El ministro de Información, Attaullah Tarar, afirmó que «Los objetivos defensivos y relacionados con el mando fueron impactados en Kabul, Paktia y Kandahar, y la operación continúa con posibles más bajas, declaró Tarar en el diario pakistaní The Nation, este viernes.

Fuentes militares reportaron que el Ejército capturó cinco puestos fronterizos adicionales en la provincia afgana de Paktia, izando la bandera paquistaní, y destruyó 27 puestos, capturó 7 posiciones afganas y neutralizó más de 50 tanques, artillería y vehículos blindados.

En otro reporte, se confirmó la muerte de al menos 36 (o hasta 133 según otras fuentes) integrantes del personal de seguridad talibán en choques en sectores como Chitral, Khyber, Mohmand, Kurram y Bajaur.

Acusación al régimen talibán de ser una ‘colonia de la India’

El ministro del Interior, Mohsin Naqvi, condenó el ataque talibán a áreas civiles y advirtió de «serias consecuencias«. «Cualquier amenaza a la seguridad nacional y vidas civiles sería respondida con una respuesta firme y proporcional», afirmó. Como respuesta, regiones como Punjab y Karachi se encuentran en alerta máxima.

El ministro de Defensa, Khawaja Muhammad Asif, acusó al régimen talibán de actuar como un instrumento de la India y advirtió que «La paciencia de Pakistán se ha agotado», describiendo la situación actual como escalada a «guerra abierta». Añadió que los talibanes convirtieron a Afganistán en una colonia de la India”, y acusó al régimen de Kabul de “exportar terrorismo”.

Afganistán niega ser un santuario terrorista

Las cifras de bajas son contradictorias y no verificadas independientemente, enmarcadas en acusaciones persistentes de que el régimen talibán permite refugio a yihadistas como los del TTP (Tehrik-e-Taliban Pakistan -Talibán paquistaní-).

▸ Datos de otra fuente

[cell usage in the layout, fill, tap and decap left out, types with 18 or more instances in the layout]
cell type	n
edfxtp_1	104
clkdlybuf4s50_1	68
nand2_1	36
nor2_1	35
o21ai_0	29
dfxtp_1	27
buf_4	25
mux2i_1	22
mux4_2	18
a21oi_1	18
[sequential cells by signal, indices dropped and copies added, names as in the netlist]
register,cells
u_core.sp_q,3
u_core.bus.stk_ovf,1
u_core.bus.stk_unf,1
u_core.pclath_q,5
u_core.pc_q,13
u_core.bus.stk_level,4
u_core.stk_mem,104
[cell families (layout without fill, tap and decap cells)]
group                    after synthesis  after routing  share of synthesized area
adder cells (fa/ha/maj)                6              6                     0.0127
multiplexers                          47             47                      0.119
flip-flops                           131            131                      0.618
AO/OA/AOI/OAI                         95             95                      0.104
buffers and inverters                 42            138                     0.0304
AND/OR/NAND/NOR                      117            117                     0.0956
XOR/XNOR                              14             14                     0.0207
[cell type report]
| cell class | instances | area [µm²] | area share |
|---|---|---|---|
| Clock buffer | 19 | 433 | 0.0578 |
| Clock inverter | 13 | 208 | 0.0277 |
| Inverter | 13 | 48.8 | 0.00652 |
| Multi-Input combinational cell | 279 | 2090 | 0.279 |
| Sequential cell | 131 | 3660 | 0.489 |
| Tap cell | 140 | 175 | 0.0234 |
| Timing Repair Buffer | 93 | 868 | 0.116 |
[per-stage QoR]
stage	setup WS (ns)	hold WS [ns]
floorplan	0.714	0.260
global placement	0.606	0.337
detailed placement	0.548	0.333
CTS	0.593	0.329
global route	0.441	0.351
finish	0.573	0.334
<file path="config.mk">
export PLATFORM = sky130hd
export DESIGN_NAME = us_echo_detector_flat
export DESIGN_NICKNAME = d
export VERILOG_FILES = /design/src/rtl/us_echo_detector_if.sv /design/src/rtl/us_echo_detector.sv /design/src/flat_wrapper.sv
export SDC_FILE = /design/constraint.sdc
export NUM_CORES = 1
export LEC_CHECK = 0
export BUFFER_PORTS_ARGS = -buffer_cell sky130_fd_sc_hd__buf_2
export CORE_MARGIN = 2
export CORE_UTILIZATION = 30
export DETAILED_ROUTE_END_ITERATION = 12
export PLACE_DENSITY_LB_ADDON = 0.08
export SLEW_MARGIN = 20
export SYNTH_ARGS = -nofsm -noshare
export SYNTH_HDL_FRONTEND = slang
export SYNTH_SLANG_ARGS = --single-unit
</file>
<file path="constraint.sdc">
create_clock -name FSL_Clk -period 3.11 [get_ports FSL_Clk]
set_clock_uncertainty 0.15 [all_clocks]
set_input_delay 0.622 -clock FSL_Clk [delete_from_list [all_inputs] [get_ports FSL_Clk]]
set_output_delay 0.622 -clock FSL_Clk [all_outputs]
set_load 0.02 [all_outputs]
</file>
<file path="src/rtl/us_echo_detector_if.sv">
// ----------------------------------------------------------------------------
// us_echo_detector_if
//  One FSL link: a data word, its control flag, and both flow-control views.
//  The writer side sees write/full. The reader side sees exists/read.
//  A word transfers on the clock edge where the reader asserts read
//  (slave side) or the writer asserts write (master side).
//
//  Signals
//   data     32  payload word
//   control   1  1 = header / control word
//   exists    1  reader side: a word is available
//   read      1  reader side: consume the current word
//   write     1  writer side: the offered word is valid
//   full      1  writer side: the consumer cannot accept
// ----------------------------------------------------------------------------
interface us_echo_detector_if;
    logic [31:0] data;
    logic        control;
    logic        exists;
    logic        read;
    logic        write;
    logic        full;

    // Producer of an FSL stream (this block's result output).
    modport master (
        output data,
        output control,
        output write,
        input  full
    );

    // Consumer of an FSL stream (this block's sample input).
    modport slave (
        input  data,
        input  control,
        input  exists,
        output read
    );
endinterface

</file>
<file path="src/rtl/us_echo_detector.sv">
// ----------------------------------------------------------------------------
// us_echo_detector
//  Consumes the us_receiver sample stream. Each packet is one control header
//  followed by N ADC sample words. For each packet the block finds the first
//  sample at or above the threshold and the peak amplitude. It then emits a
//  two-word result packet: a copy of the header, then one result word.
//
//  Ports
//   FSL_Clk     in     sole clock, rising edge
//   FSL_Rst_n   in     asynchronous active-low reset
//   THRESHOLD   in     echo threshold, latched when a header is accepted
//   fsl_s       slave  input stream (data, control, exists in; read out)
//   fsl_m       master result stream (data, control, write out; full in)
//
//  Result word layout
//   [31]     found  a crossing was seen
//   [30]     trunc  packet cut short by an early header
//   [29:28]  zero
//   [27:12]  index of the first crossing (0 if none)
//   [11:0]   peak sample value
// ----------------------------------------------------------------------------
module us_echo_detector #(
    parameter int SAMPLE_W = 12,
    parameter int IDX_W    = 16
) (
    input  logic                FSL_Clk,
    input  logic                FSL_Rst_n,
    input  logic [SAMPLE_W-1:0] THRESHOLD,
    us_echo_detector_if.slave   fsl_s,
    us_echo_detector_if.master  fsl_m
);

    typedef enum logic [1:0] {
        S_IDLE,
        S_RUN,
        S_EMIT_HDR,
        S_EMIT_RES
    } state_t;

    localparam logic [IDX_W-1:0] IDX_MAX = '1;

    state_t              state_q;
    state_t              state_d;
    logic [31:0]         hdr_q;
    logic [SAMPLE_W-1:0] thr_q;
    logic [SAMPLE_W-1:0] peak_q;
    logic                found_q;
    logic                trunc_q;
    logic [IDX_W-1:0]    idx_q;
    logic [23:0]         cnt_q;     // samples accepted so far in this packet

    logic                s_read;
    logic                m_write;
    logic [31:0]         m_data;
    logic                m_control;

    logic [SAMPLE_W-1:0] sample;
    logic                last_sample;
    logic [IDX_W-1:0]    idx_sat;
    logic [31:0]         result_word;
    logic                hdr_accept;
    logic                sample_accept;

    // Only the low bits of an input word carry the ADC sample.
    assign sample = fsl_s.data[SAMPLE_W-1:0];

    // A RUN packet always has N >= 1, so N-1 never underflows here.
    assign last_sample = (cnt_q == hdr_q[31:8] - 24'd1);

    // The crossing index clamps at the largest value the field can hold.
    assign idx_sat = (cnt_q > 24'(IDX_MAX)) ? IDX_MAX : cnt_q[IDX_W-1:0];

    assign result_word = {found_q, trunc_q, 2'b00, 16'(idx_q), 12'(peak_q)};

    assign hdr_accept    = (state_q == S_IDLE) && fsl_s.exists && fsl_s.control;
    assign sample_accept = (state_q == S_RUN) && fsl_s.exists && !fsl_s.control;

    // ------------------------------------------------------------------------
    // Next-state and output logic
    // ------------------------------------------------------------------------
    always_comb begin
        // NOTE: every signal gets a default first so no path leaves it unassigned (no latches).
        state_d   = state_q;
        s_read    = 1'b0;
        m_write   = 1'b0;
        m_data    = '0;
        m_control = 1'b0;

        case (state_q)
            S_IDLE: begin
                // IDLE consumes every word. A stray data word is read and dropped.
                s_read = fsl_s.exists;
                if (hdr_accept) begin
                    state_d = (fsl_s.data[31:8] == 24'd0) ? S_EMIT_HDR : S_RUN;
                end
            end

            S_RUN: begin
                if (fsl_s.exists) begin
                    if (fsl_s.control) begin
                        // An early header ends this packet. It is left unread
                        // so IDLE can accept it as the start of the next packet.
                        state_d = S_EMIT_HDR;
                    end else begin
                        s_read = 1'b1;
                        if (last_sample) begin
                            state_d = S_EMIT_HDR;
                        end
                    end
                end
            end

            S_EMIT_HDR: begin
                m_write   = !fsl_m.full;
                m_data    = hdr_q;
                m_control = 1'b1;
                if (!fsl_m.full) begin
                    state_d = S_EMIT_RES;
                end
            end

            S_EMIT_RES: begin
                m_write = !fsl_m.full;
                m_data  = result_word;
                if (!fsl_m.full) begin
                    state_d = S_IDLE;
                end
            end

            default: state_d = S_IDLE;
        endcase
    end

    assign fsl_s.read    = s_read;
    assign fsl_m.write   = m_write;
    assign fsl_m.data    = m_data;
    assign fsl_m.control = m_control;

    // ------------------------------------------------------------------------
    // State register
    // ------------------------------------------------------------------------
    always_ff @(posedge FSL_Clk or negedge FSL_Rst_n) begin
        if (!FSL_Rst_n) begin
            state_q <= S_IDLE;
        end else begin
            // NOTE: sequential state uses non-blocking assignments so every register samples pre-edge values.
            state_q <= state_d;
        end
    end

    // ------------------------------------------------------------------------
    // Packet datapath: latched header and threshold, running peak,
    // first-crossing tracking
    // ------------------------------------------------------------------------
    always_ff @(posedge FSL_Clk or negedge FSL_Rst_n) begin
        if (!FSL_Rst_n) begin
            // NOTE: these are plain flops rather than a memory, so all of them are reset.
            hdr_q   <= '0;
            thr_q   <= '0;
            peak_q  <= '0;
            found_q <= 1'b0;
            trunc_q <= 1'b0;
            idx_q   <= '0;
            cnt_q   <= '0;
        end else begin
            if (hdr_accept) begin
                hdr_q   <= fsl_s.data;
                thr_q   <= THRESHOLD;
                peak_q  <= '0;
                found_q <= 1'b0;
                trunc_q <= 1'b0;
                idx_q   <= '0;
                cnt_q   <= '0;
            end

            if ((state_q == S_RUN) && fsl_s.exists && fsl_s.control) begin
                trunc_q <= 1'b1;
            end

            if (sample_accept) begin
                cnt_q <= cnt_q + 24'd1;
                if (sample > peak_q) begin
                    peak_q <= sample;
                end
                // Only the first crossing in a packet is recorded.
                if (!found_q && (sample >= thr_q)) begin
                    found_q <= 1'b1;
                    idx_q   <= idx_sat;
                end
            end
        end
    end

endmodule
</file>
<file path="src/flat_wrapper.sv">
// flat-port wrapper written by rule: the top's interface ports become plain ports
module us_echo_detector_flat 
#(
    parameter int SAMPLE_W = 12,
    parameter int IDX_W    = 16
)
  (FSL_Clk, FSL_Rst_n, THRESHOLD, fsl_s_data, fsl_s_control, fsl_s_exists, fsl_s_read, fsl_m_data, fsl_m_control, fsl_m_write, fsl_m_full);
  us_echo_detector_if fsl_s_i ();
  us_echo_detector_if fsl_m_i ();
  input  logic FSL_Clk;
  input  logic FSL_Rst_n;
  input  logic [SAMPLE_W-1:0] THRESHOLD;
  input wire logic [$bits(fsl_s_i.data)-1:0] fsl_s_data;
  input wire logic [$bits(fsl_s_i.control)-1:0] fsl_s_control;
  input wire logic [$bits(fsl_s_i.exists)-1:0] fsl_s_exists;
  output wire logic [$bits(fsl_s_i.read)-1:0] fsl_s_read;
  output wire logic [$bits(fsl_m_i.data)-1:0] fsl_m_data;
  output wire logic [$bits(fsl_m_i.control)-1:0] fsl_m_control;
  output wire logic [$bits(fsl_m_i.write)-1:0] fsl_m_write;
  input wire logic [$bits(fsl_m_i.full)-1:0] fsl_m_full;
  assign fsl_s_i.data = fsl_s_data;
  assign fsl_s_i.control = fsl_s_control;
  assign fsl_s_i.exists = fsl_s_exists;
  assign fsl_s_read = fsl_s_i.read;
  assign fsl_m_data = fsl_m_i.data;
  assign fsl_m_control = fsl_m_i.control;
  assign fsl_m_write = fsl_m_i.write;
  assign fsl_m_i.full = fsl_m_full;
  us_echo_detector #(.SAMPLE_W(SAMPLE_W), .IDX_W(IDX_W)) u_core (.FSL_Clk(FSL_Clk), .FSL_Rst_n(FSL_Rst_n), .THRESHOLD(THRESHOLD), .fsl_s(fsl_s_i), .fsl_m(fsl_m_i));
endmodule
</file>
-- Word-level counts from Yosys, hierarchy flattened
Cells that the tools add are included.
- register bits: 100
- latch bits: 0
- bits in writable memories: 0
- bits in read-only memories: 0
- input port bits: 49
- output and inout bits: 35
- word-level logic and storage cells: 65
- memories: 0
- $add $sub $neg: 2
- multipliers: 0
- divide/modulo/power cells: 0
- magnitude comparators: 3
- eq/ne operators: 9
- shift operators: 0
- muxes and demuxes: 28
- bitwise operators: 0
- reduce and logical (&&, ||, !) cells: 15
- operators with widths (kind ; number):
    16-bit two-way mux ; 4
    32-bit one-hot mux with 2 select lines ; 1
    24-bit two-way mux ; 2
    12-bit two-way mux ; 3
    24-bit by 1-bit adder with 24-bit output (second input constant) ; 1
    24-bit == test ; 1
    24-bit by 16-bit greater-than comparator with 1-bit output (second input constant) ; 1
    24-bit zero test ; 1
    24-bit by 1-bit subtractor with 24-bit output (second input constant) ; 1
    2-bit two-way mux ; 7
    12-bit >= comparator ; 1
    12-bit greater-than comparator ; 1
    1-bit two-way mux ; 9
    2-bit one-hot mux with 4 select lines ; 1
    1-bit logical AND ; 6
    2-bit inequality test (second input constant) ; 3
    5-bit AND reduction ; 1
    2-bit == test (second input constant) ; 2
    2-bit nonzero test ; 2
    1-bit zero test ; 3
    3-bit by 2-bit inequality test with 1-bit output (second input constant) ; 1
    2-bit by 1-bit == test with 1-bit output (second input constant) ; 1
    2-bit zero test ; 1
    2-bit by 1-bit inequality test with 1-bit output (second input constant) ; 1
    other kinds (2) ; 2

-- Logic depth before layout (Yosys ltp)
Gate-level depths: netlist of run 1.
- word-level depth: 6
- mapped depth: 11
- gate-level depth less buffers: 10

-- Worst setup path before layout of run 1
No wires, ideal clock.
- path type: reg2reg
- start point: register u_core.hdr_q[8]
- end point: register u_core.state_q[1]
- library setup time: 0.125 ns
- arrival time: 2.960 ns
- setup slack: -0.125 ns
- stages on the path, launching flop included: 11
- path buffers: 0
- period minus slack after synthesis: 3.235 ns
- path through: dfrtp_1 -> inv_1 -> ha_1 -> or4b_4 -> or3_4 -> nor4_4 -> mux2_2 -> a21oi_1 -> a22oi_2 -> a31oi_2 -> mux2_4
- cells in the longest elaborated chain, start to end: 4
- ends and longest elaborated chain (item ; line ; source):
    from (decl) ; us_echo_detector.sv:44 ; logic [31:0] hdr_q;
    from (signal assigned) ; us_echo_detector.sv:167 ; hdr_q <= fsl_s.data;
    24-bit by 1-bit subtractor with 24-bit output ; us_echo_detector.sv:68 ; assign last_sample = (cnt_q == hdr_q[31:8] - 24'd1);
    24-bit == test ; us_echo_detector.sv:68 ;
    3-bit by 2-bit inequality test with 1-bit output (no source line) ; n/a ;
    5-bit AND reduction (no source line) ; n/a ;
    to (signal assigned) ; us_echo_detector.sv:147 ; state_q <= state_d;
    to (decl) ; us_echo_detector.sv:42 ; state_t state_q;
No other way between the ends.
A chain may end at the register's enable or synchronous reset.

-- Worst setup path in the final report of run 1
Same ends and word-level chain as after synthesis.

==> impl_results.md, run 1 <==
* Status: finished clean
* Worst skew pair latency at approximately 360 ps
* CP max FO at 3
* Initial core utilization at 30.5%
* Main synth FF type: dfrtp_1
* Die ar. at ~22000 µm²
* ANT cells at 0
* # IOs at 84
* Setup Buffers After CTS at 0
* Final critical-path required period at 3080 ps
* Initial DRC count at between 200 and 250
* Post-route ant nets at 0
* GRT Total Usage at 17.1%
* Crit end category: flop
* DRT Pass-1 Iters at 7
* DP HPWL at 13200 µm
* Max-cap viol count at 0
* Core area at 20100 µm²
* Power Dens Cells at 795 nW/µm²
* Crit path kind: flop to flop
* Worst vdd ir at ~0.27 mV
* Final hold vios at 0
* Max transition margin at 58.3%
* Worst EP arrival at 3180 ps
* Sequential area share after synthesis at 40.9%
* # DRC at 0
* Max Clk Rate at 0.324 GHz
* First-pass GRT wire length at 28700 µm
* Top area cells in the synthesized netlist: dfrtp_1 (41%), mux2_2 (6.4%), ha_1 (6.1%), mux2i_1 (5.7%), a22o_1 (4.3%)
* Via count at 5101
* Maximum root-to-sink buffer count at 2
* Final core occ at 36.4%
* Worst slew pin tran at slightly above 600 ps
* Synthesized instance count at 642
* Post-synth EDFFs at 0
* Final net count at 816
* Max Slew Vio Count at 0
* Routed wire per std cell at 17.7 µm
* Synth top area share at 40.9%
* Pin count of the biggest net entering global routing at 52
* Post-DR vias/cell at 5.04
* Final weighted congestion in routability-driven placement at 0.838
* Clk sink count at 100
* GRT overflow at 0
* Layout cells sized above 1 at 25.2%
* CTS clk-pin slew, worst paths at 70 ps
* Syn Nets at 721
* Syn-to-layout area delta at 19.6%
* Syn_area_per_cell at 9.54 µm²
* Leakage power at between 0.003 and 0.004 µW
* #FFs+latches synth at 100
* Critical Path RT at 3210 ps
* Crit path launch type: flop
* Die width at 147 µm
* Routed WL at 17900 µm
* Synth Warn # at 0
* RSZ-0062 raised after global routing: yes
* FFs w/ async S/R, synth at 100%
* H-tree Lvls at 3
* Num CTS Buffers at 9
* Initial antenna violation count at 0
* CTS Root Cell: clkbuf_16
* Area leader, netlist: dfrtp_1
* Placed cell count at 996
* Final setup fails at 0
* Hold Path Class: input port to asynchronous set/reset pin
* DIE HEIGHT at 147 µm
* Tcrit/Tclk final at 99.2%
* TritonCTS clock tree: built
* Vias in the first global route at between 5000 and 6000
* Post-synth cell types at 59
* FP Rows at 52
* Layout Cells excl Fill at 1012
* Synthesized cell area at between 6000 and 7000 µm²
* I/O Buffers at 83
[placed cells by master (no fill, tap or decap), types with 10 or more instances in the layout]
cell | synthesis | final
mux2i_1 | 35 | 35
nor2_1 | 41 | 41
a21o_1 | 10 | 10
dfrtp_1 | 100 | 100
buf_4 | 1 | 36
nor4_1 | 12 | 12
o21ai_0 | 43 | 43
nor3_1 | 12 | 11
a22o_1 | 30 | 30
nand2_1 | 68 | 68
nand3_1 | 18 | 17
mux2_2 | 35 | 35
ha_1 | 30 | 29
xor2_1 | 16 | 16
inv_1 | 42 | 41
nand4_1 | 15 | 15
buf_2 | 1 | 82
[worst max-delay path, stage by stage (launching register included)]
cell     delay [ps]
dfrtp_1         370
inv_1            80
ha_4            120
or4b_4          460
or3_4           380
nor4_4          170
buf_4           160
xor2_1           50
or3_1           380
a22oi_2         180
a31oi_2         140
mux2_4          320
[cells by family after synthesis]
kind of cell	after synthesis	synth area share (%)
and+or+nand+nor	209	17.3
AOI/OAI and AO/OA	129	14.7
DFF	100	40.9
buffers and inverters	78	5.11
muxes	71	12.4
adders and majority gates	30	6.13
xor gates and xnor gates	25	3.58
[final cells by class]
| cell class | count | area (µm²) |
|---|---|---|
| Inverter | 42 | 158 |
| Tap cell | 270 | 338 |
| Multi-Input combinational cell | 464 | 3340 |
| Clock buffer | 14 | 254 |
| Fill cell | 2069 | 12800 |
| Sequential cell | 100 | 2500 |
| Clock inverter | 2 | 10.0 |
| Timing Repair Buffer | 120 | 721 |
[repair_timing]
action,CTS,global route
hold buffers,0,0
pin swaps,0,1
gates resized for setup,1,0
endpoints found under the setup margin,1,1
[registers in the layout, indices dropped and copies added, names as in the netlist]
| name | flops |
|---|---|
| u_core.peak_q | 12 |
| u_core.state_q | 2 |
| u_core.trunc_q | 1 |
| u_core.thr_q | 12 |
| u_core.found_q | 1 |
| u_core.idx_q | 16 |
| u_core.hdr_q | 32 |
| u_core.cnt_q | 24 |
[power breakdown]
group | total [µW] | switching, µW | internal, µW
sequential | 1990 | 304 | 1680
clock | 1060 | 495 | 564
combinational | 2780 | 1560 | 1220
total | 5820 | 2360 | 3470
[synth_stat cells (5+ instances only)]
master	number
mux2_2	35
nand2_1	68
a21o_1	10
dfrtp_1	100
nand2b_1	5
nor3_1	12
nand4_1	15
nand3_1	18
nor2b_1	6
nor4_1	12
o21ai_0	43
nor2_1	41
a22o_1	30
o211ai_1	6
a21oi_1	10
clkbuf_1	32
o31ai_1	5
xnor2_1	9
xor2_1	16
mux2i_1	35
inv_1	42
ha_1	30
[routing by layer]
layer | part of all wire (%) | GRT usage [%] | wire, µm | up-vias
li1 | - | - | - | 2494
met1 | 46 | 22.4 | 8180 | 2506
met2 | 49 | 28.9 | 8770 | 87
met3 | 4.0 | 3.39 | 724 | 14
met4 | 1.2 | 4.56 | 208 | 0
met5 | 0 | 0 | 0 | -
[metrics by stage]
step | worst slack, ps | hold WS (ps) | power [µW] | TNS (ps) | cell area (µm²)
2_1_floorplan | 2.19 | 176 | 3790 | 0 | 6140
3_3_place_gp | 44.3 | 316 | 4800 | 0 | 7060
3_5_place_dp | 2.00 | 322 | 4830 | 0 | 7060
4_1_cts | 7.43 | 30.0 | 5930 | 0 | 7330
5_1_grt | -107 | 51.5 | 6290 | -107 | 7330
6_report | 25.0 | 34.7 | 5820 | 0 | 7330
[path summary, 6_finish.rpt]
check	startpoint	slack, ps	cells after the start	end
max	u_core.hdr_q[8]	30	11	u_core.state_q[1]
max reg2reg	u_core.hdr_q[8]	30	11	u_core.state_q[1]
min reg2reg	u_core.hdr_q[0]	330	2	u_core.hdr_q[0]
min	FSL_Rst_n	30	1	u_core.idx_q[12]
max in group asynchronous	FSL_Rst_n	2070	2	u_core.hdr_q[12]
min in group FSL_Clk	u_core.hdr_q[0]	330	2	u_core.hdr_q[0]
Note: power is estimated with default switching activity, not from simulation.
===== src/rtl/reset_io_ctrl.sv =====
// Reset sequencer and pad interface: stretches core reset, takes a soft reset, synchronises inputs, gates outputs.
// Latency: outputs registered one cycle; pin_in SYNC_STAGES cycles; edge pulses one cycle after pin_in. No backpressure.
module reset_io_ctrl #(
    parameter int PINS        = 32,
    parameter int SYNC_STAGES = 2,
    parameter int RST_HOLD    = 16
) (
    input  logic            clk_cog,
    input  logic            nres,
    input  logic            sw_res,
    input  logic [PINS-1:0] pin_in_raw,
    input  logic [PINS-1:0] pin_out_core,
    input  logic [PINS-1:0] pin_dir_core,
    output logic            core_nres,
    output logic [PINS-1:0] pin_in,
    output logic [PINS-1:0] pin_out,
    output logic [PINS-1:0] pin_dir,
    output logic [PINS-1:0] pin_rise,
    output logic [PINS-1:0] pin_fall,
    output logic [1:0]      rst_state
);

    localparam int CW = (RST_HOLD > 1) ? $clog2(RST_HOLD) : 1;
    localparam logic [CW-1:0] CNT_LAST = CW'(RST_HOLD - 1);

    localparam logic [1:0] ST_RESET = 2'd0;
    localparam logic [1:0] ST_HOLD  = 2'd1;
    localparam logic [1:0] ST_RUN   = 2'd2;

    logic [1:0]                      state;
    logic [1:0]                      next_state;
    logic [CW-1:0]                   cnt;
    logic [CW-1:0]                   next_cnt;
    logic [SYNC_STAGES-1:0][PINS-1:0] sync_q;
    logic [PINS-1:0]                 prev_q;
    logic                            run_next;

    always_comb begin
        next_state = state;
        next_cnt   = cnt;
        case (state)
            ST_RESET: begin
                next_state = ST_HOLD;
                next_cnt   = '0;
            end
            ST_HOLD: begin
                if (sw_res) begin
                    next_cnt = '0;
                end else if (cnt == CNT_LAST) begin
                    next_state = ST_RUN;
                    next_cnt   = '0;
                end else begin
                    next_cnt = cnt + 1'b1;
                end
            end
            ST_RUN: begin
                if (sw_res) begin
                    next_state = ST_HOLD;
                    next_cnt   = '0;
                end
            end
            default: begin
                next_state = ST_RESET;
                next_cnt   = '0;
            end
        endcase
    end

    assign run_next  = (next_state == ST_RUN);
    assign pin_in    = sync_q[SYNC_STAGES-1];
    assign rst_state = state;

    // nres low wins over everything; the RESET state itself only lasts while nres is held low
    always_ff @(posedge clk_cog) begin
        if (!nres) begin
            state     <= ST_RESET;
            cnt       <= '0;
            sync_q    <= '0;
            prev_q    <= '0;
            core_nres <= 1'b0;
            pin_out   <= '0;
            pin_dir   <= '0;
            pin_rise  <= '0;
            pin_fall  <= '0;
        end else begin
            state     <= next_state;
            cnt       <= next_cnt;
            sync_q[0] <= pin_in_raw;
            for (int i = 1; i < SYNC_STAGES; i++) begin
                sync_q[i] <= sync_q[i-1];
            end
            prev_q    <= pin_in;
            core_nres <= run_next;
            pin_out   <= run_next ? pin_out_core : '0;
            pin_dir   <= run_next ? pin_dir_core : '0;
            // edges seen outside RUN are dropped so the core never sees stale events
            pin_rise  <= (state == ST_RUN) ? (pin_in & ~prev_q) : '0;
            pin_fall  <= (state == ST_RUN) ? (~pin_in & prev_q) : '0;
        end
    end

endmodule
$ cat config.mk
export PLATFORM = sky130hd
export DESIGN_NAME = operand_serdes
export DESIGN_NICKNAME = d
export VERILOG_FILES = /design/src/rtl/operand_serdes_pkg.sv /design/src/rtl/operand_serdes_byte_slicer.sv /design/src/rtl/operand_serdes.sv
export SDC_FILE = /design/constraint.sdc
export NUM_CORES = 1
export LEC_CHECK = 0
export CAP_MARGIN = 20
export CORE_ASPECT_RATIO = 1.75
export CORE_MARGIN = 2
export CORE_UTILIZATION = 45
export DETAILED_ROUTE_END_ITERATION = 10
export PLACE_DENSITY_LB_ADDON = 0.08
export SLEW_MARGIN = 20
export SYNTH_ARGS = -nofsm -noshare
export SYNTH_HDL_FRONTEND = slang
export SYNTH_SLANG_ARGS = --single-unit
$ cat constraint.sdc
create_clock -name clk -period 3.67 [get_ports clk]
set_clock_uncertainty 0.15 [all_clocks]
set_input_delay 0.734 -clock clk [delete_from_list [all_inputs] [get_ports clk]]
set_output_delay 0.734 -clock clk [all_outputs]
set_load 0.02 [all_outputs]
$ cat src/rtl/operand_serdes_pkg.sv
// rtl/operand_serdes_pkg.sv - shared types, constants and helpers for operand_serdes
//   state_t   : transaction phase (LOAD, CALC, UNLOAD)
//   BUS_W     : width of the byte-wide pad buses
//   bytes_for : number of bus bytes needed to carry a word of the given width
package operand_serdes_pkg;

  localparam int BUS_W = 8;

  typedef enum logic [1:0] {
    LOAD   = 2'd0,
    CALC   = 2'd1,
    UNLOAD = 2'd2
  } state_t;

  function automatic int bytes_for(input int width);
    return (width + BUS_W - 1) / BUS_W;
  endfunction

endpackage

$ cat src/rtl/operand_serdes_byte_slicer.sv
// rtl/operand_serdes_byte_slicer.sv - MSB-first byte selector for a WIDTH-bit word
//   word_i : word to slice
//   idx_i  : byte index, 0 = least significant byte
//   byte_o : selected byte; the top byte is zero-extended when WIDTH is not a byte multiple
module byte_slicer
  import operand_serdes_pkg::*;
#(
  parameter int WIDTH = 24,
  parameter int IDX_W = 2
) (
  input  logic [WIDTH-1:0] word_i,
  input  logic [IDX_W-1:0] idx_i,
  output logic [BUS_W-1:0] byte_o
);

  localparam int BYTES = bytes_for(WIDTH);

  logic [BYTES*BUS_W-1:0] padded;

  always_comb begin
    padded = '0;
    padded[WIDTH-1:0] = word_i;
    byte_o = '0;
    for (int b = 0; b < BYTES; b++) begin
      if (idx_i == IDX_W'(b)) begin
        byte_o = padded[b*BUS_W +: BUS_W];
      end
    end
  end

endmodule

El régimen talibán, por su parte, rechaza totalmente estas acusaciones y niega ser influido por India. Analistas internacionales (como en Al Jazeera) señalan que no hay evidencia sólida de control indio sobre e el gobierno afgano, y que el conflicto es más por disputas fronterizas (Línea Durand), refugios del TTP y tensiones históricas que por un agente de Nueva Delhi.